**WHAT YOU WILL DO:** Lines from the top of the entries down to the line with "wl_per_cell = 28.57 um" must be set down exactly as they stand, with both ends retained.

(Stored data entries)
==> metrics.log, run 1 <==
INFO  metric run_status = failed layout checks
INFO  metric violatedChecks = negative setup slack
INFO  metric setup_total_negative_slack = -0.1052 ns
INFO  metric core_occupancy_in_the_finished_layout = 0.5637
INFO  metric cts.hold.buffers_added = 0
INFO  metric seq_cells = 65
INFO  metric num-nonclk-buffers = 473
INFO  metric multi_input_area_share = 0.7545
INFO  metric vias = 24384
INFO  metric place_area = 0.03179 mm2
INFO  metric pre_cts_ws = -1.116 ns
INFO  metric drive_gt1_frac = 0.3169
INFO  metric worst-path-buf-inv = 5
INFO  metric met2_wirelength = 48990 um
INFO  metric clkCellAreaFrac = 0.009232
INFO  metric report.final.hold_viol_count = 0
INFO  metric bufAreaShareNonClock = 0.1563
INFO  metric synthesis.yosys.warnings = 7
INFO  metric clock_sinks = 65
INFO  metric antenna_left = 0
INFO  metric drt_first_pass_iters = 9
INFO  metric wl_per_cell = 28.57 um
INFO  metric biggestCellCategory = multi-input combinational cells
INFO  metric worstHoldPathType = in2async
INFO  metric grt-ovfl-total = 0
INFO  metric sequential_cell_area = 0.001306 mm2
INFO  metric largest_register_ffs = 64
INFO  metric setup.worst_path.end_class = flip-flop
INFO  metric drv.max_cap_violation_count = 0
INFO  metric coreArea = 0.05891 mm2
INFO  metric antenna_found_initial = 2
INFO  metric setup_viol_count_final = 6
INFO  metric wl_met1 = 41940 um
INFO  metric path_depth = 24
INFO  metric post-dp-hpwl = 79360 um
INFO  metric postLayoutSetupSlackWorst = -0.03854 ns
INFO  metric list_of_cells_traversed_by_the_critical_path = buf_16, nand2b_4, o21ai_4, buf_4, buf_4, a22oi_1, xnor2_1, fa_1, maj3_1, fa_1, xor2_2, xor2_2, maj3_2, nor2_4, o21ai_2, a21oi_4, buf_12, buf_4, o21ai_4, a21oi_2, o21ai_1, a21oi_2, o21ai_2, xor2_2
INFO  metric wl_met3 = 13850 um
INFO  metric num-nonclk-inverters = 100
Background: an optimization exercise with open tools, aiming at small area and a short achievable clock period. Do not read the settings as production practice.
In this exercise RTL edits were held to simulation tests only and were not proved equivalent to the original.

==> flow/design.v, too long to show whole: its modules and the start of the top module <==
// module next_rcv_seq_counter: 13 lines
// module ack_nak_lat_timer: 40 lines
// module lcrc_lo: 749 lines
// module lcrc_hs: 256 lines
// module lcrc_fin: 159 lines
// module CRC_CHK: 21 lines
// module DLL_RX_TOP: 138 lines
module DLL_RX_TOP (
    input  wire         clk,
    input  wire         rst,
    input  wire         DL_Down,
    input  wire [127:0] I_DLL,
    input  wire         In_vld,
    input  wire [5:0]   In_len,
    input  wire         In_end,
    input  wire         In_type,
    input  wire         initiate_ack,
    input  wire         initiate_nak,
    output wire [127:0] Data_o,
    output wire         Data_vld,
    output wire         Data_end,
    output wire [5:0]   Data_len,
    output wire [11:0]  req_seq_num,
    output wire         schedule_ack,
    output wire         NAK_SCHEDULED,
    output wire         CRC_CHK_vld_dllp,
    output wire         ack_nak_time_out
);
  // ...
==> flow/flow/run.sh <==
#!/bin/bash
# The standard ORFS layout (standard.sh), with these changes:
#  - synthesis (hierarchical, SYNTH_HIERARCHICAL 1 in config.mk, then
#    flattened by synth_recipe.tcl) maps the largest LCRC XOR network
#    (lcrc_lo) with the standard ABC script, the DLLP check with a
#    delay-targeted one and the rest with an area-oriented one
#    (flow/synth.tcl, flow/abc_*.script);
#  - after synthesis, flow/netlist_edit.py splits each xor3/xnor3 cell into two
#    2-input cells and sets upsized combinational cells back to size 1 (same
#    netlist structure and registers; the layout's repair steps resize);
#  - ports are buffered with sky130_fd_sc_hd__buf_1 instead of the resizer's
#    default choice (a delay cell);
#  - repair_timing aims for 22 ns of setup slack, so it speeds up the
#    combinational DLLP check from the I_DLL ports to CRC_CHK_vld_dllp.
# ORFS writes each step's log under orfs/logs; make's output goes to
# synth.log and standard.log, the netlist edit's to netlist_edit.log.
set -eo pipefail
export FLOW_DIR=$PWD/flow
export FLOW_SYNTH_TCL=$PWD/synth_recipe.tcl
export ABC_SPEED_MODULES="lcrc_lo"
export ABC_DLLP_MODULES="CRC_CHK"
ARGS=(SYNTH_SCRIPT=$PWD/flow/synth.tcl BUFFER_PORTS_ARGS="-buffer_cell sky130_fd_sc_hd__buf_1" SETUP_SLACK_MARGIN=22)
RES=$PWD/orfs/results/$FLOW_PLATFORM/DLL_RX_TOP/base
bash standard.sh "${ARGS[@]}" synth > synth.log 2>&1
cp $RES/1_2_yosys.v $RES/1_2_yosys.orig.v
python3 flow/netlist_edit.py $RES/1_2_yosys.v \
  $FLOW_HOME/platforms/$FLOW_PLATFORM/lib/sky130_fd_sc_hd__tt_025C_1v80.lib > netlist_edit.log 2>&1
rm -f $RES/1_synth.odb $RES/1_synth.sdc
bash standard.sh "${ARGS[@]}" finish > standard.log 2>&1
==> flow/flow/abc_area.script <==
&get -n
&st
&dch
&nf -R 1000
&put
==> flow/flow/abc_dllp.script <==
strash
dch
map -D 1400
==> flow/flow/netlist_edit.py <==
#!/usr/bin/env python3
"""Cell-level clean-up of the synthesized netlist (1_2_yosys.v), keeping its
structure and every register as synthesis made it:
  - each 3-input XOR/XNOR cell becomes two 2-input cells (xor3/xnor3 are
    larger than two xor2/xnor2);
  - combinational cells that synthesis upsized are set back to drive
    strength 1 (the layout's repair_design / repair_timing size them again
    where timing or slew needs it).
usage: netlist_edit.py NETLIST LIBERTY   (rewrites NETLIST in place)"""
import re, sys

path, lib = sys.argv[1], sys.argv[2]
text = open(path).read()
cells = set(re.findall(r'cell\s*\(\s*"?(sky130_fd_sc_hd__\w+)"?\s*\)', open(lib).read()))

inst_re = re.compile(r'^(\s*)(sky130_fd_sc_hd__\w+)\s+(\S+)\s*\((.*?)\);', re.S | re.M)
keep_prefix = ('df', 'edf', 'sdf', 'sedf', 'dl', 'clk', 'buf', 'conb', 'tap', 'fill', 'decap',
               'diode', 'lpflow', 'probe', 'inv', 'bufinv')
counts = {'split': 0, 'down': 0}
new_wires = []

def sub(m):
    ind, typ, name, body = m.groups()
    base = typ[len('sky130_fd_sc_hd__'):]
    fn, _, size = base.rpartition('_')
    # keep each connection verbatim: an escaped name needs its trailing space
    pins = dict(re.findall(r'\.(\w+)\(([^()]*)\)', body))
    if fn in ('xor3', 'xnor3'):
        counts['split'] += 1
        w = f"_nled_{counts['split']}_"
        new_wires.append(w)
        first = 'xnor2' if fn == 'xnor3' else 'xor2'
        fo = 'Y' if first == 'xnor2' else 'X'
        return (f"{ind}sky130_fd_sc_hd__{first}_1 {name}_a (\n{ind}  .A({pins['A']}),\n{ind}  .B({pins['B']}),\n"
                f"{ind}  .{fo}({w})\n{ind});\n"
                f"{ind}sky130_fd_sc_hd__xor2_1 {name}_b (\n{ind}  .A({w}),\n{ind}  .B({pins['C']}),\n"
                f"{ind}  .X({pins['X']})\n{ind});")
    if size not in ('0', '1') and not fn.startswith(keep_prefix) and f"sky130_fd_sc_hd__{fn}_1" in cells:
        counts['down'] += 1
        return f"{ind}sky130_fd_sc_hd__{fn}_1 {name} ({body});"
    return m.group(0)

text = inst_re.sub(sub, text)
if new_wires:
    # declare the new nets right after the module header
    decl = "".join(f"  wire {w};\n" for w in new_wires)
    text = re.sub(r'(module\s+DLL_RX_TOP\s*\(.*?\);\n)', lambda m: m.group(1) + decl, text, count=1, flags=re.S)
open(path, 'w').write(text)
print(f"netlist_edit: split {counts['split']} xor3/xnor3 cells, downsized {counts['down']} cells")
==> flow/flow/synth.tcl <==
# The standard flow's synthesis script (synth_recipe.tcl, unchanged) with one change to the
# ABC mapping: the modules listed in ABC_SPEED_MODULES (the largest LCRC XOR network)
# are mapped with the standard script, as in the standard flow's own synthesis, the
# modules in ABC_DLLP_MODULES (the DLLP check, the critical path) with
# flow/abc_dllp.script (delay-targeted), and everything else with
# flow/abc_area.script (area-oriented).  Registers are mapped before ABC and
# are not affected.
proc abc {args} {
  set i [lsearch -exact $args -script]
  set speed $args
  set dllp $args
  lset dllp [expr {$i + 1}] $::env(FLOW_DIR)/abc_dllp.script
  lset args [expr {$i + 1}] $::env(FLOW_DIR)/abc_area.script
  foreach m $::env(ABC_SPEED_MODULES) { yosys abc {*}$speed $m }
  foreach m $::env(ABC_DLLP_MODULES) { yosys abc {*}$dllp $m }
  yosys abc {*}$args
}
source $::env(FLOW_SYNTH_TCL)
==> flow/standard.sh <==
#!/bin/bash
# synth_recipe.tcl (not shown) runs the flow's synth.tcl, then flattens the netlist and writes it again
# the make line also repeats each setting of config.mk as NAME=value (left out here)
make -C /OpenROAD-flow-scripts/flow DESIGN_CONFIG=/design/flow/config.mk WORK_HOME=/design/flow/orfs CLKGATE_MAP_FILE= SYNTH_SCRIPT=/design/flow/synth_recipe.tcl "${@:-finish}"
==> flow/config.mk <==
export PLATFORM = sky130hd
export DESIGN_NAME = DLL_RX_TOP
export DESIGN_NICKNAME = DLL_RX_TOP
export VERILOG_FILES = /design/flow/design.v
export SDC_FILE = /design/flow/constraint.sdc
export NUM_CORES = 4
export LEC_CHECK = 0
export CAP_MARGIN = 20
export CORE_MARGIN = 2
export CORE_UTILIZATION = 40
export CTS_BUF_LIST = sky130_fd_sc_hd__clkbuf_8
export CTS_CLUSTER_DIAMETER = 90
export CTS_CLUSTER_SIZE = 16
export SLEW_MARGIN = 20
export SYNTH_HIERARCHICAL = 1
==> flow/constraint.sdc <==
create_clock -name core_clock -period 40.0 [get_ports {clk}]
set_input_delay 8.0000 -clock core_clock [delete_from_list [all_inputs] [get_ports {clk}]]
set_output_delay 8.0000 -clock core_clock [all_outputs]
set_load 0.01 [all_outputs]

**RESULT BELOW:**
==> metrics.log, run 1 <==
INFO  metric run_status = failed layout checks
INFO  metric violatedChecks = negative setup slack
INFO  metric setup_total_negative_slack = -0.1052 ns
INFO  metric core_occupancy_in_the_finished_layout = 0.5637
INFO  metric cts.hold.buffers_added = 0
INFO  metric seq_cells = 65
INFO  metric num-nonclk-buffers = 473
INFO  metric multi_input_area_share = 0.7545
INFO  metric vias = 24384
INFO  metric place_area = 0.03179 mm2
INFO  metric pre_cts_ws = -1.116 ns
INFO  metric drive_gt1_frac = 0.3169
INFO  metric worst-path-buf-inv = 5
INFO  metric met2_wirelength = 48990 um
INFO  metric clkCellAreaFrac = 0.009232
INFO  metric report.final.hold_viol_count = 0
INFO  metric bufAreaShareNonClock = 0.1563
INFO  metric synthesis.yosys.warnings = 7
INFO  metric clock_sinks = 65
INFO  metric antenna_left = 0
INFO  metric drt_first_pass_iters = 9
INFO  metric wl_per_cell = 28.57 um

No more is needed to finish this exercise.